Basics of composing, compiling and running C programs from a Linux command interpreter
You will develop this project using Cygwin.
I am giving you a flash drive that has Cygwin pre-installed. The Cygwin home page describes it as
"a large collection of GNU and Open Source tools which provide functionality similary to a Linux
distribution on Windows."
Although Linux has a graphical user interface (several, actually), you will
use a command interface for this project. By working with the textual command-based
interface you are immersed into a development environment used by many operating
system developers. If you have used DOS command interfaces on Windows systems,
you will be familiar with the concepts. The interface issues a prompt, you type
in a command, the command is carried out, its results (if any) are displayed,
and another prompt is issued. Unix/Linux command interfaces are called shells,
and several are available. The default for our installation is bash,
the Bourne Again SHell. This is a pun on the Bourne shell developed for Unix by Steven Bourne.
Here's how to get to the Linux command interface.
- NOTE: If you use Cygwin under multiple user IDs (e.g. on both a campus computer and a personal computer), you
will have to move some files around. The first time you launch Cygwin, it will automatically set up a
Linux-named home folder based on your ID. If you do this in the lab, the ID will be your Otterbein login ID and
your Linux home folder will be
/home/yourOtterID
, where home
maps into the Cygwin folder on your
flash drive (e.g. E:\cygwin\home
). If you launch Cygwin from a computer where your login ID is different, it will set up another
folder with the new ID. If you maintain two folders, it's up to you to keep their contents consistent.
You can copy/paste files as usual using Windows Explorer. You should probably not do this while Cygwin is running.
- Insert the flash drive and open its file system.
- Open (double-click) the
cygwin
folder.
- Look for the
Cygwin.bat
file. This is a "batch" file, a DOS command script, that will launch Cygwin. Important!
It assumes the flash drive is mounted on the E: drive. If it is not, you need to edit it (Notepad is fine) to change the drive letter.
- Run (double-click)
Cygwin.bat
.
- A command window should pop up, with
#
as its prompt.
- Optional but reassuring: Type in the
pwd
command (Print Working Directory). It should respond with /home/yourID
,
where yourID is, um, your ID!
- You are ready to start entering Linux commands. In Linux-world, folders are not folders, they are directories.
Once there, there are a few basic things you need to do to compose, compile and run
C programs.
- You need a text editor for composing your programs. Several are
available (and we can discuss this if you like), but the simplest to use is
called nano.
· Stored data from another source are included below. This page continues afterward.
==> src/rtl/cfg_chain_loader_if.sv <==
// Host/chain signal bundle for the configuration-chain loader.
// The slave modport is the loader's view; the master modport is the driving
// side (host bitstream source plus the far end of the tile chain).
interface cfg_chain_loader_if #(
    parameter int WORD_W = 32
);
    logic              start;
    logic [WORD_W-1:0] in_data;
    logic              in_valid;
    logic              in_ready;
    logic              cfg_data;
    logic              cfg_shift;
    logic              cfg_set;
    logic              cfg_ret;
    logic [WORD_W-1:0] rb_data;
    logic              rb_valid;
    logic              busy;
    logic              done;

    modport slave (
        input  start, in_data, in_valid, cfg_ret,
        output in_ready, cfg_data, cfg_shift, cfg_set, rb_data, rb_valid, busy, done
    );

    modport master (
        output start, in_data, in_valid, cfg_ret,
        input  in_ready, cfg_data, cfg_shift, cfg_set, rb_data, rb_valid, busy, done
    );
endinterface

==> src/rtl/cfg_chain_loader.sv <==
// Configuration-chain master: serializes bitstream words MSB-first onto the
// tile shift path, pulses cfg_set after exactly CHAIN_LEN shifts, and packs
// the bits returning from the far end of the chain into readback words.
module cfg_chain_loader #(
    parameter int WORD_W    = 32,
    parameter int CHAIN_LEN = 1024,
    parameter int CNT_W     = $clog2(CHAIN_LEN + 1)
) (
    input  logic              clk,
    input  logic              rst,
    cfg_chain_loader_if.slave bus
);
    localparam int BUF_CW = $clog2(WORD_W + 1);
    localparam int RB_CW  = $clog2(WORD_W);

    typedef enum logic [1:0] {
        S_IDLE,
        S_SHIFT,
        S_SET,
        S_DONE
    } state_t;

    state_t            r_state;
    state_t            w_state_nxt;

    logic [WORD_W-1:0] r_buf;
    logic [BUF_CW-1:0] r_buf_cnt;
    logic [CNT_W-1:0]  r_bit_cnt;
    logic [WORD_W-1:0] r_rb_sh;
    logic [RB_CW-1:0]  r_rb_cnt;
    logic [WORD_W-1:0] r_rb_data;
    logic              r_rb_valid;

    logic              w_start_ok;
    logic              w_in_ready;
    logic              w_load;
    logic              w_shift;
    logic              w_last;
    logic              w_rb_full;
    logic              w_rb_strobe;
    logic [WORD_W-1:0] w_rb_next;
    logic              w_busy;
    logic              w_done;
    logic              w_cfg_set;

    // start only counts from a quiescent state; mid-load pulses are ignored.
    assign w_start_ok = bus.start && (r_state == S_IDLE || r_state == S_DONE);

    // Ask for a word only when the buffer is (nearly) empty and the chain
    // still needs bits beyond what is already buffered.
    assign w_in_ready = (r_state == S_SHIFT) && (r_buf_cnt <= BUF_CW'(1)) &&
                        ((32'(r_bit_cnt) + 32'(r_buf_cnt)) < 32'(CHAIN_LEN));
    assign w_load     = w_in_ready && bus.in_valid;
    assign w_shift    = (r_state == S_SHIFT) && (r_buf_cnt != '0);
    assign w_last     = w_shift && (r_bit_cnt == CNT_W'(CHAIN_LEN - 1));

    // Readback: the returning bit enters the LSB; a word closes after WORD_W
    // samples, or early on the final shift, left-aligned with zero padding.
    assign w_rb_next   = {r_rb_sh[WORD_W-2:0], bus.cfg_ret};
    assign w_rb_full   = (r_rb_cnt == RB_CW'(WORD_W - 1));
    assign w_rb_strobe = w_shift && (w_rb_full || w_last);

    // FSM state register.
    // NOTE: sequential state uses non-blocking assignments so every register
    // samples pre-edge values, independent of process evaluation order.
    always_ff @(posedge clk or negedge rst) begin
        if (!rst) begin
            r_state <= S_IDLE;
        end else begin
            r_state <= w_state_nxt;
        end
    end

    // FSM next-state logic.
    // NOTE: every combinational output gets a default first so no path
    // through the case leaves it unassigned and infers a latch.
    always_comb begin
        w_state_nxt = r_state;
        unique case (r_state)
            S_IDLE:  if (bus.start) w_state_nxt = S_SHIFT;
            S_SHIFT: if (w_last)    w_state_nxt = S_SET;
            S_SET:                  w_state_nxt = S_DONE;
            S_DONE:  if (bus.start) w_state_nxt = S_SHIFT;
            default:                w_state_nxt = S_IDLE;
        endcase
    end

    // FSM state-decoded outputs.
    always_comb begin
        w_busy    = 1'b0;
        w_done    = 1'b0;
        w_cfg_set = 1'b0;
        unique case (r_state)
            S_SHIFT: w_busy = 1'b1;
            S_SET: begin
                w_busy    = 1'b1;
                w_cfg_set = 1'b1;
            end
            S_DONE:  w_done = 1'b1;
            default: ;
        endcase
    end

    // Shift buffer, bit counter and readback packing.
    // NOTE: the word buffers are reset as well as the counters, because
    // cfg_data and rb_data are driven straight from them and must read 0.
    always_ff @(posedge clk or negedge rst) begin
        if (!rst) begin
            r_buf      <= '0;
            r_buf_cnt  <= '0;
            r_bit_cnt  <= '0;
            r_rb_sh    <= '0;
            r_rb_cnt   <= '0;
            r_rb_data  <= '0;
            r_rb_valid <= 1'b0;
        end else begin
            r_rb_valid <= 1'b0;
            if (w_start_ok) begin
                r_buf     <= '0;
                r_buf_cnt <= '0;
                r_bit_cnt <= '0;
                r_rb_sh   <= '0;
                r_rb_cnt  <= '0;
            end else if (r_state == S_SHIFT) begin
                if (w_shift) begin
                    r_buf     <= r_buf << 1;
                    r_buf_cnt <= r_buf_cnt - BUF_CW'(1);
                    r_bit_cnt <= r_bit_cnt + CNT_W'(1);
                    r_rb_sh   <= w_rb_next;
                    r_rb_cnt  <= w_rb_full ? '0 : r_rb_cnt + RB_CW'(1);
                end
                // A new word overrides the shift of the last buffered bit.
                if (w_load) begin
                    r_buf     <= bus.in_data;
                    r_buf_cnt <= BUF_CW'(WORD_W);
                end
                // Chain full: drop the unused low bits of the final word.
                if (w_last) begin
                    r_buf     <= '0;
                    r_buf_cnt <= '0;
                end
                if (w_rb_strobe) begin
                    r_rb_data  <= w_rb_next << (RB_CW'(WORD_W - 1) - r_rb_cnt);
                    r_rb_valid <= 1'b1;
                end
            end
        end
    end

    assign bus.in_ready  = w_in_ready;
    assign bus.cfg_data  = r_buf[WORD_W-1];
    assign bus.cfg_shift = w_shift;
    assign bus.cfg_set   = w_cfg_set;
    assign bus.rb_data   = r_rb_data;
    assign bus.rb_valid  = r_rb_valid;
    assign bus.busy      = w_busy;
    assign bus.done      = w_done;
endmodule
Here is a separate one-page
PDF handout on the basics of using nano. Spoiler Alert: since Linux directories and files map directly
into the Windows file system, you can also use any Windows text editor you like. This includes jGRASP,
which recognizes the C language and will color highlight. Just be careful to coordinate your Windows work
with your Linux work.
- To compile a C program, type the command gcc -o prog
prog.c, substituting the name of your program for prog.
This compiles prog.c in the current directory and saves the executable
file in file prog.
You can name the executable anything you like, but by convention it
is given the same name as the source program only without any filename extension.
- The C compiler will produce warnings and error messages. They refer to the
program by line number. Use the editor to correct errors (In nano, Ctrl-c
will tell you what line number the cursor is on).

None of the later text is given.